The Ministry of Agriculture Food and Rural Affairs ordered a “standstill” this weekend for vehicles transporting fowl to try to stop the spread of avian influence (AI), commonly known as bird flu, a day after the first outbreaks of the season.

Thursday’s order will take effect at 6 a.m. on Saturday and last for 36 hours. It will be applied to 106,000 livestock industry workers and 31,000 livestock facilities. Among the regions where AI outbreaks have been reported are Busan, South Jeolla and Gyeonggi.

The ministry ordered the first such standstill on January 19, 2014, as AI broke out in South and North Jeolla.
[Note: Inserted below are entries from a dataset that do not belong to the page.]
File: config.mk
export PLATFORM = sky130hd
export DESIGN_NAME = wb_write_arbiter_flat
export DESIGN_NICKNAME = d
export VERILOG_FILES = /design/src/rtl/wb_write_arbiter_if.sv /design/src/rtl/wb_write_arbiter.sv /design/src/flat_wrapper.sv
export SDC_FILE = /design/constraint.sdc
export NUM_CORES = 1
export LEC_CHECK = 0
export CORE_AREA = 2 2 142 158
export DETAILED_ROUTE_END_ITERATION = 10
export DIE_AREA = 0 0 144 160
export PLACE_DENSITY = 0.72
export SLEW_MARGIN = 20
export SYNTH_ARGS = -nofsm -noshare
export SYNTH_HDL_FRONTEND = slang
export SYNTH_SLANG_ARGS = --single-unit
File: constraint.sdc
create_clock -name clk -period 2.8 [get_ports clk]
set_input_delay 0.56 -clock clk [delete_from_list [all_inputs] [get_ports clk]]
set_output_delay 0.56 -clock clk [all_outputs]
set_load 0.02 [all_outputs]
File: src/rtl/wb_write_arbiter_if.sv
// Bus bundle for wb_write_arbiter: ALU/LSU result inputs, issue/decode scoreboard signals and
// the register-file write port. WB_BYPASS_EN adds the same-cycle forwarding outputs.
interface wb_write_arbiter_if;
    logic        alu_valid;
    logic [4:0]  alu_rd;
    logic [31:0] alu_data;
    logic        alu_stall;
    logic        lsu_valid;
    logic        lsu_ready;
    logic [4:0]  lsu_rd;
    logic [31:0] lsu_data;
    logic        issue_valid;
    logic [4:0]  issue_rd;
    logic [4:0]  rs1;
    logic [4:0]  rs2;
    logic        rs1_busy;
    logic        rs2_busy;
    logic        reg_wr_en;
    logic [4:0]  rd;
    logic [31:0] rd_data;
`ifdef WB_BYPASS_EN
    logic        rs1_fwd_valid;
    logic        rs2_fwd_valid;
    logic [31:0] rs1_fwd_data;
    logic [31:0] rs2_fwd_data;
`endif

    modport master (
        output alu_valid, alu_rd, alu_data, lsu_valid, lsu_rd, lsu_data,
               issue_valid, issue_rd, rs1, rs2,
        input  alu_stall, lsu_ready, rs1_busy, rs2_busy, reg_wr_en, rd, rd_data
`ifdef WB_BYPASS_EN
        , input rs1_fwd_valid, rs2_fwd_valid, rs1_fwd_data, rs2_fwd_data
`endif
    );

    modport slave (
        input  alu_valid, alu_rd, alu_data, lsu_valid, lsu_rd, lsu_data,
               issue_valid, issue_rd, rs1, rs2,
        output alu_stall, lsu_ready, rs1_busy, rs2_busy, reg_wr_en, rd, rd_data
`ifdef WB_BYPASS_EN
        , output rs1_fwd_valid, rs2_fwd_valid, rs1_fwd_data, rs2_fwd_data
`endif
    );
endinterface

File: src/rtl/wb_write_arbiter.sv
// Register-file write-port arbiter: ALU results bypass a small long-latency result FIFO, with
// an anti-starvation stall and a pending scoreboard. Optional macro WB_BYPASS_EN adds forwarding.
module wb_write_arbiter #(
    parameter int DEPTH      = 4,
    parameter int STARVE_MAX = 8
) (
    input logic                clk,
    input logic                rst_n,
    wb_write_arbiter_if.slave  wb
);
    localparam int AW = $clog2(DEPTH);
    localparam int CW = $clog2(STARVE_MAX + 1);

    typedef struct packed {
        logic [4:0]  rd;
        logic [31:0] data;
    } wb_entry_t;

    typedef enum logic [1:0] {SEL_NONE, SEL_ALU, SEL_FIFO} sel_e;

    wb_entry_t     fifo_mem [DEPTH];
    logic [AW-1:0] wr_ptr_q, rd_ptr_q;
    logic [AW:0]   count_q, count_d;
    logic [CW-1:0] starve_q, starve_d;
    logic [31:0]   pending_q, pending_d;
    logic          reg_wr_en_q;
    logic [4:0]    rd_q;
    logic [31:0]   rd_data_q;

    logic          empty, full, push, pop, stall;
    sel_e          sel;
    wb_entry_t     sel_entry;
    logic [31:0]   set_mask, clr_mask;

    assign empty = (count_q == '0);
    assign full  = (count_q == (AW+1)'(DEPTH));
    assign push  = wb.lsu_valid && !full;
    assign stall = (starve_q == CW'(STARVE_MAX)) && !empty;
    assign pop   = (sel == SEL_FIFO);

    // NOTE: every variable assigned in always_comb gets a default first, so no path can infer a latch.
    always_comb begin
        sel       = SEL_NONE;
        sel_entry = '0;
        if (stall) begin
            sel       = SEL_FIFO;
            sel_entry = fifo_mem[rd_ptr_q];
        end else if (wb.alu_valid) begin
            sel       = SEL_ALU;
            sel_entry = '{rd: wb.alu_rd, data: wb.alu_data};
        end else if (!empty) begin
            sel       = SEL_FIFO;
            sel_entry = fifo_mem[rd_ptr_q];
        end
    end

    always_comb begin
        count_d  = count_q + (AW+1)'(push) - (AW+1)'(pop);
        starve_d = (empty || pop) ? '0 : starve_q + CW'(1);
        set_mask = (wb.issue_valid && wb.issue_rd != 5'd0) ? (32'd1 << wb.issue_rd) : 32'd0;
        clr_mask = reg_wr_en_q ? (32'd1 << rd_q) : 32'd0;
        // A new issue to a register being written this cycle must stay pending.
        pending_d = (pending_q & ~clr_mask) | set_mask;
    end

    // NOTE: the FIFO storage has no reset; count and pointers alone decide what is valid.
    always_ff @(posedge clk) begin
        if (push) fifo_mem[wr_ptr_q] <= '{rd: wb.lsu_rd, data: wb.lsu_data};
    end

    // NOTE: sequential state uses non-blocking assignments so every register samples pre-edge values.
    always_ff @(posedge clk or negedge rst_n) begin
        if (!rst_n) begin
            wr_ptr_q    <= '0;
            rd_ptr_q    <= '0;
            count_q     <= '0;
            starve_q    <= '0;
            pending_q   <= '0;
            reg_wr_en_q <= 1'b0;
            rd_q        <= '0;
            rd_data_q   <= '0;
        end else begin
            if (push) wr_ptr_q <= wr_ptr_q + AW'(1);
            if (pop)  rd_ptr_q <= rd_ptr_q + AW'(1);
            count_q   <= count_d;
            starve_q  <= starve_d;
            pending_q <= pending_d;
            if (sel == SEL_NONE) begin
                reg_wr_en_q <= 1'b0;
            end else begin
                reg_wr_en_q <= (sel_entry.rd != 5'd0);
                rd_q        <= sel_entry.rd;
                rd_data_q   <= sel_entry.data;
            end
        end
    end

    assign wb.alu_stall = stall;
    assign wb.lsu_ready = !full;
    assign wb.rs1_busy  = pending_q[wb.rs1];
    assign wb.rs2_busy  = pending_q[wb.rs2];
    assign wb.reg_wr_en = reg_wr_en_q;
    assign wb.rd        = rd_q;
    assign wb.rd_data   = rd_data_q;

`ifdef WB_BYPASS_EN
    assign wb.rs1_fwd_valid = reg_wr_en_q && (rd_q == wb.rs1) && (wb.rs1 != 5'd0);
    assign wb.rs2_fwd_valid = reg_wr_en_q && (rd_q == wb.rs2) && (wb.rs2 != 5'd0);
    assign wb.rs1_fwd_data  = rd_data_q;
    assign wb.rs2_fwd_data  = rd_data_q;
`endif
endmodule

File: src/flat_wrapper.sv
// flat-port wrapper written by rule: the top's interface ports become plain ports
module wb_write_arbiter_flat 
#(
    parameter int DEPTH      = 4,
    parameter int STARVE_MAX = 8
)
  (clk, rst_n, wb_alu_valid, wb_alu_rd, wb_alu_data, wb_lsu_valid, wb_lsu_rd, wb_lsu_data, wb_issue_valid, wb_issue_rd, wb_rs1, wb_rs2, wb_alu_stall, wb_lsu_ready, wb_rs1_busy, wb_rs2_busy, wb_reg_wr_en, wb_rd, wb_rd_data);
  wb_write_arbiter_if wb_i ();
  input logic clk;
  input logic rst_n;
  input wire logic [$bits(wb_i.alu_valid)-1:0] wb_alu_valid;
  input wire logic [$bits(wb_i.alu_rd)-1:0] wb_alu_rd;
  input wire logic [$bits(wb_i.alu_data)-1:0] wb_alu_data;
  input wire logic [$bits(wb_i.lsu_valid)-1:0] wb_lsu_valid;
  input wire logic [$bits(wb_i.lsu_rd)-1:0] wb_lsu_rd;
  input wire logic [$bits(wb_i.lsu_data)-1:0] wb_lsu_data;
  input wire logic [$bits(wb_i.issue_valid)-1:0] wb_issue_valid;
  input wire logic [$bits(wb_i.issue_rd)-1:0] wb_issue_rd;
  input wire logic [$bits(wb_i.rs1)-1:0] wb_rs1;
  input wire logic [$bits(wb_i.rs2)-1:0] wb_rs2;
  output wire logic [$bits(wb_i.alu_stall)-1:0] wb_alu_stall;
  output wire logic [$bits(wb_i.lsu_ready)-1:0] wb_lsu_ready;
  output wire logic [$bits(wb_i.rs1_busy)-1:0] wb_rs1_busy;
  output wire logic [$bits(wb_i.rs2_busy)-1:0] wb_rs2_busy;
  output wire logic [$bits(wb_i.reg_wr_en)-1:0] wb_reg_wr_en;
  output wire logic [$bits(wb_i.rd)-1:0] wb_rd;
  output wire logic [$bits(wb_i.rd_data)-1:0] wb_rd_data;
  assign wb_i.alu_valid = wb_alu_valid;
  assign wb_i.alu_rd = wb_alu_rd;
  assign wb_i.alu_data = wb_alu_data;
  assign wb_i.lsu_valid = wb_lsu_valid;
  assign wb_i.lsu_rd = wb_lsu_rd;
  assign wb_i.lsu_data = wb_lsu_data;
  assign wb_i.issue_valid = wb_issue_valid;
  assign wb_i.issue_rd = wb_issue_rd;
  assign wb_i.rs1 = wb_rs1;
  assign wb_i.rs2 = wb_rs2;
  assign wb_alu_stall = wb_i.alu_stall;
  assign wb_lsu_ready = wb_i.lsu_ready;
  assign wb_rs1_busy = wb_i.rs1_busy;
  assign wb_rs2_busy = wb_i.rs2_busy;
  assign wb_reg_wr_en = wb_i.reg_wr_en;
  assign wb_rd = wb_i.rd;
  assign wb_rd_data = wb_i.rd_data;
  wb_write_arbiter #(.DEPTH(DEPTH), .STARVE_MAX(STARVE_MAX)) u_core (.clk(clk), .rst_n(rst_n), .wb(wb_i));
endmodule
==> run summary, run 1 <==
die height = 160 microns
CTS H-tree depth = 1
Comb pwr share = 0.320
Hold Path Class = input port to async pin
Critical Path AT = 2.31 ns
Max clock buf depth = 3
core area = 0.0216 sq mm
post-synthesis sequential area ratio = 0.681
Psw = 3.90 mW
cts-stage hold buffer count = 0
max_cap viols = 0
Max Used Layer = met5
I/O pin count = 136
leakage power = 4.31 nW
Via Count = 6099
period utilization = 1.03
DR vias/cell = 5.74
setup ws final = -0.0707 ns
Setup Buffers After CTS = 0
Max Slew Vio Count = 0
crit-path max FO = 3
Final Hold Vio Count = 0
Core Rows = 57
drt pass-1 iters = 5
Layout Skew = 0.00823 ns
kind of critical path = register to output port
CTS clock-pin slew for the worst setup and hold paths = 0.07 ns
Power Density = 1010 mW/mm^2
Clock power frac = 0.252
Routed met1 length = 9.03 mm
Resized Gates After CTS = 25
Overflow after GRT = 0
final instance area = 0.0121 sq mm
Worst IR Drop VDD = 571 uV
Routed Antenna Nets = 0
most instantiated library cell after synthesis = edfxtp_1
cts bufs inserted = 23
Worst Path Required = 2.24 ns
met3 wire length = 1.99 mm
DRC Markers = 0
PortBufs = 135
Mapped Nets = 708
Mapped Cells = 605
Die X = 144 microns
total number of yosys warnings = 0
final wirelength = 22.9 mm
GRT Total Usage = 0.202
Sequential Power Share = 0.427
status = finished with violations
Rel. slew slack = 0.613
CTS sink cnt = 229
post-DP HPWL = 15.8 mm
Wirelength per Cell = 21.6 microns
Mapped Area = 0.00951 sq mm
Int Power = 8.33 mW
Nets = 853
Worst Tran Pin Value = 0.581 ns
R2R Setup Slk = 0.49 ns
vias in the first global route = 6474
P&R area growth vs syn = 27.5%
failing checks = setup timing
Avg Cell Area, Syn = 15.7 sq um
Synth Register Bits = 229
unique cell type count in the Yosys netlist = 34
largest net degree at the start of global routing = 43
Starting Density = 0.440
layout cells sized above 1 = 0.171
initial DRC count = 507
startpoint types = register
setup TNS = -0.113 ns
ys flop type = edfxtp_1
initial antenna violation count = 2
RSZ-0062 raised after global routing = yes
clock period minus worst slack = 2.87 ns
top cells by count, synth = edfxtp_1 (148), dfrtp_1 (81), nand2_1 (74), o21ai_0 (62), mux4_2 (57)
FFs w/ async S/R, synth = 0.354
top cells by area, synth = edfxtp_1 (47%), dfrtp_1 (21%), mux4_2 (13%)
met2 routed WL = 11.5 mm
CTS tree = done
first-pass GRT wire length = 35.8 mm
Synth top area share = 0.467
GPL Wtd Cong = 0.861
endpoints failing setup = 2
crit path capture type = output port
Placed Area = 0.0113 sq mm
cell taking the most area after synthesis = edfxtp_1
CTS root buf = clkbuf_16
Skew-Pair Late Insertion Delay = 0.50 ns
highest clock rate = 348 MHz
EDFF count, synth = 148
Sw Ratio = 0.319
Die Area = 0.0230 sq mm
total chip power = 12.2 mW
[per-layer routing]
layer	track usage	vias up
li1	-	2668
met1	0.269	3076
met2	0.342	310
met3	0.0405	43
met4	0.0495	2
met5	0	-
[logic make-up after synthesis]
logic type	count (synthesis)	synth area share
AOI/OAI and AO/OA	138	0.0851
xor gates and xnor gates	7	0.00645
adders and majority gates	9	0.0126
buffers and inverters	46	0.0211
DFF	229	0.681
muxes	59	0.137
and+or+nand+nor	117	0.0568
[worst paths after layout]
path / startpoint / endpoint / cells past startpoint
hold reg to reg: u_core.starve_q[0] / u_core.starve_q[0] / 1
max in group asynchronous: rst_n / u_core.wb.rd_data[22] / 2
min in group clk: u_core.starve_q[0] / u_core.starve_q[0] / 1
setup reg to reg: u_core.starve_q[0] / u_core.count_q[2] / 11
hold / removal: rst_n / u_core.pending_q[24] / 1
setup / recovery: u_core.pending_q[3] / wb_rs1_busy / 4
[cell type report]
| class | count | area, sq um |
|---|---|---|
| clock buffers | 27 | 601 |
| diodes | 1 | 2.50 |
| inverters | 12 | 45.0 |
| flip-flops and latches | 229 | 6470 |
| multi-input cells | 330 | 2860 |
| clock inverters | 15 | 165 |
| repair buffers | 154 | 1610 |
| fillers | 1682 | 9490 |
| well taps | 295 | 369 |
[stage by stage]
stage | setup slack (ns) | util | hold slack [ns] | instances
after floorplan | 0.235 | - | 0.264 | 605
after detailed placement | -0.793 | 0.525 | 0.509 | 1020
final | -0.0707 | 0.561 | 0.0501 | 1063
after global placement | -0.763 | 0.525 | 0.465 | 1020
after global routing | -0.110 | 0.561 | 0.0775 | 1062
after CTS | -0.0898 | 0.561 | 0.0533 | 1062
[layout by cell type, fill, tap and decap left out, types with 2 or more instances in the layout]
master	synthesis	final
clkbuf_16	0	23
dlygate4sd2_1	0	3
o21ai_0	62	62
or3b_2	4	4
clkinvlp_4	0	2
nand2_1	74	74
clkdlybuf4s50_1	0	127
nor2_1	9	9
a31oi_1	32	32
ha_1	8	8
xor2_1	2	2
clkinv_2	0	4
nand3b_1	11	11
buf_4	5	9
edfxtp_1	148	148
buf_12	0	9
a32o_1	4	4
dfrtp_1	81	79
bufinv_16	0	3
a21o_1	4	4
and3_2	0	4
mux4_2	57	57
inv_1	12	12
or3_1	3	3
clkbuf_1	21	3
nand3_1	6	6
mux2_4	0	2
buf_6	0	4
o22ai_1	32	32
xnor2_1	5	5
clkinv_1	0	3
dfrtp_2	0	2
[state kept, by name, indices dropped and copies added, names as in the netlist]
register             cells
u_core.count_q           3
u_core.fifo_mem        148
u_core.pending_q        32
u_core.rd_ptr_q          2
u_core.starve_q          4
u_core.wb.rd             5
u_core.wb.rd_data       32
u_core.wb.reg_wr_en      1
u_core.wr_ptr_q          2
[power by group through the flow]
| stage | Clock, mW | Combinational [mW] | Sequential (mW) |
|---|---|---|---|
| floorplan | 0 | 2.37 | 5.22 |
| global placement | 0 | 3.82 | 5.22 |
| detailed placement | 0 | 3.91 | 5.29 |
| CTS | 3.15 | 3.96 | 5.23 |
| global route | 3.29 | 4.23 | 5.33 |
| finish | 3.09 | 3.92 | 5.23 |
[worst max-delay path, cell delays in order, from the launching register on]
cell	delay (ns)
dfrtp_1	0.41
mux4_2	0.49
mux4_2	0.49
mux2_4	0.29
buf_6	0.13
(Power assumes the default switching activity.)
==> run 2: changes to the inputs <==
--- a/config.mk
+++ b/config.mk
@@ -5,7 +5,9 @@
 export SDC_FILE = /design/constraint.sdc
 export NUM_CORES = 1
 export LEC_CHECK = 0
+export ABC_CLOCK_PERIOD_IN_PS = 2800
 export CORE_AREA = 2 2 142 158
+export CTS_BUF_LIST = sky130_fd_sc_hd__clkbuf_4 sky130_fd_sc_hd__clkbuf_8
 export DETAILED_ROUTE_END_ITERATION = 10
 export DIE_AREA = 0 0 144 160
 export PLACE_DENSITY = 0.72
==> run summary, run 2 (synthesis results as in run 1) <==
largest net degree at the start of global routing = 43
CTS sink cnt = 229
GPL Wtd Cong = 0.861
Skew-Pair Late Insertion Delay = 0.52 ns
period utilization = 1.02
Power Density = 1000 mW/mm^2
drt pass-1 iters = 5
CTS clock-pin slew for the worst setup and hold paths = 0.07 ns
RSZ-0062 raised after global routing = yes
worst hold slack = 0.0480 ns
CP max stage cell = mux4_2
Buf/Inv on CP = 3
post-DP HPWL = 15.8 mm
clock period minus worst slack = 2.87 ns
Routed Antenna Nets = 0
launch point of the worst reg-to-reg path = u_core.starve_q[0]
crit-path max FO = 8
die height = 160 microns
endpoints failing setup = 2
Worst Path Required = 2.24 ns
Starting Density = 0.440
post-route insts no fill = 1088
CTS root buf = clkbuf_8
kind of critical path = input port to output port
P&R area growth vs syn = 27.9%
Wirelength per Cell = 21.3 microns
Die X = 144 microns
highest clock rate = 349 MHz
CTS H-tree depth = 2
Via Count = 6145
Die Area = 0.0230 sq mm
first-pass GRT wire length = 36.0 mm
max reg flops = 148
Critical Path AT = 2.31 ns
Rel. slew slack = 0.612
cts bufs inserted = 36
Worst Tran Pin Value = 0.581 ns
FF-to-FF End = u_core.count_q[2]
Hold Path Class = input port to async pin
Final Hold Vio Count = 0
Nets = 868
setup ws final = -0.0682 ns
setup TNS = -0.110 ns
PortBufs = 135
most frequent CP cell = mux4_2
cts-stage hold buffer count = 0
CP top delay family = multiplexers
initial DRC count = 462
leakage power = 4.37 nW
CTS tree = done
Cell Chain, Critical Path = clkdlybuf4s15_2 > buf_12 > mux4_2 > mux4_2 > mux2_4 > buf_6
utilization after layout = 0.563
Biggest register = u_core.fifo_mem
I/O pin count = 136
startpoint types = input port
layout cells sized above 1 = 0.202
Max Slew Vio Count = 0
DRC Markers = 0
commonest cells after routing, fill and taps aside = edfxtp_1 (148), clkdlybuf4s50_1 (127), dfrtp_1 (79)
Layout Skew = 0.0208 ns
core area = 0.0216 sq mm
final wirelength = 23.2 mm
Max clock buf depth = 3
status = finished with violations
failing checks = setup timing
FF-to-FF path depth = 11
max_cap viols = 0
Overflow after GRT = 0
vias in the first global route = 6611
initial antenna violation count = 2
most common cell after layout, fill and taps aside = edfxtp_1
Cells after DPL = 1020
GRT Total Usage = 0.205
DR vias/cell = 5.65
R2R Setup Slk = 0.51 ns
Core Rows = 57
Worst path max stage delay = 0.50 ns
crit path capture type = output port
dpl ws = -0.793 ns
Worst IR Drop VDD = 535 uV
==> run 2: how the worst max path moves through the flow <==
stage	cells after the start	end	slack [ns]	from
6_report	6	wb_rs1_busy	-0.07	wb_rs1[0]
5_1_grt	4	wb_rs1_busy	-0.11	u_core.pending_q[2]
4_1_cts	4	wb_rs1_busy	-0.1	u_core.pending_q[20]
3_5_place_dp	6	wb_rs1_busy	-0.79	wb_rs1[0]
3_3_place_gp	6	wb_rs2_busy	-0.76	wb_rs2[0]
2_1_floorplan	4	wb_rs1_busy	0.23	wb_rs1[0]
==> run 2: stage by stage <==
| stage | power, mW | cell area [sq um] |
|---|---|---|
| after global placement | 9.04 | 11300 |
| after CTS | 12.3 | 12200 |
| after global routing | 12.8 | 12200 |
| after floorplan | 7.60 | 9510 |
| final | 12.2 | 12200 |
| after detailed placement | 9.20 | 11300 |
==> run 2: worst reg2reg max path, delay by kind of cell, from the launching register on <==
kind / cells / cell delay [ns]
AOI/OAI and AO/OA: 1 / 0.23
buffers and inverters: 3 / 0.18
and+or+nand+nor: 1 / 0.14
adders and majority gates: 4 / 0.95
xor gates and xnor gates: 2 / 0.32
DFF: 1 / 0.41
==> run 2: what timing repair did <==
| item | in CTS | in global routing |
|---|---|---|
| hold endpoints to repair | 0 | 0 |
| resized for setup | 25 | 0 |
| pin swaps | 0 | 0 |
| buffers inserted | 1 | 1 |
| setup endpoints to repair | 3 | 2 |
==> run 2: layout make-up <==
class	count	area (sq um)
repair buffers	156	1630
fillers	1686	9440
multi-input cells	330	2860
well taps	295	369
flip-flops and latches	229	6470
diodes	1	2.50
clock buffers	51	639
inverters	12	45.0
clock inverters	14	151
==> run 2: power by group <==
part           switching (mW)  total [mW]  leakage [nW]  internal, mW
logic                    2.01        3.95          1.65          1.94
clock network            1.28        3.04         0.415          1.76
registers               0.649        5.23          2.30          4.58
total                    3.94        12.2          4.37          8.29
==> run 2: per-layer routing <==
layer / part of all wire / track usage / vias to the layer above
li1: - / - / 2707
met1: 0.39 / 0.263 / 3098
met2: 0.50 / 0.342 / 282
met3: 0.084 / 0.0432 / 56
met4: 0.030 / 0.0798 / 2
met5: 0.00073 / 0 / -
But the order was only applied to those two regions and failed to prevent AI from spreading on a national level, leading to the culling of 15 million ducks and chickens.

The standstill this time was quicker and more expansive than efforts last year.

“We don’t currently deem the situation dangerous and AI has not spread throughout the country yet,” said Lee Cheon-il, the head of the Livestock Policy Bureau at the Ministry of Agriculture, Food and Rural Affairs. “So it is a preventive measure, particularly since it is the middle of when winter migrating birds fly into Korea and the AI virus gets active with the potential danger of spreading.”

Once the order takes effect, workers, vehicles and equipment related to moving fowl will be sterilized outside of livestock farms and workplaces associated with livestock.

“Because AI mainly comes through migratory birds, we are going to control access to the farms and sterilize all the breeding facilities,” said Kim Sung-sik, the head of the Animal Health and Hygiene Division of the Gyeonggi provincial government.

If the standstill order is violated, a person can face a fine of up to 10 million won or a year in prison. For cases in which fowl must be moved, the farmer needs approval from his provincial government.

Korean residents traveling to countries with past outbreaks of AI - including the United States, China and Germany - are advised not to visit livestock farms, the ministry said.

To prevent the spread of foot-and-mouth disease (FMD), a fatal virus among cloven-hoofed animals - which was found on Jan. 9 to have infected a cow in Anseong, Gyeonggi, for the first time in four years - the ministry ordered livestock vehicles nationwide to be sterilized amid the AI standstill period.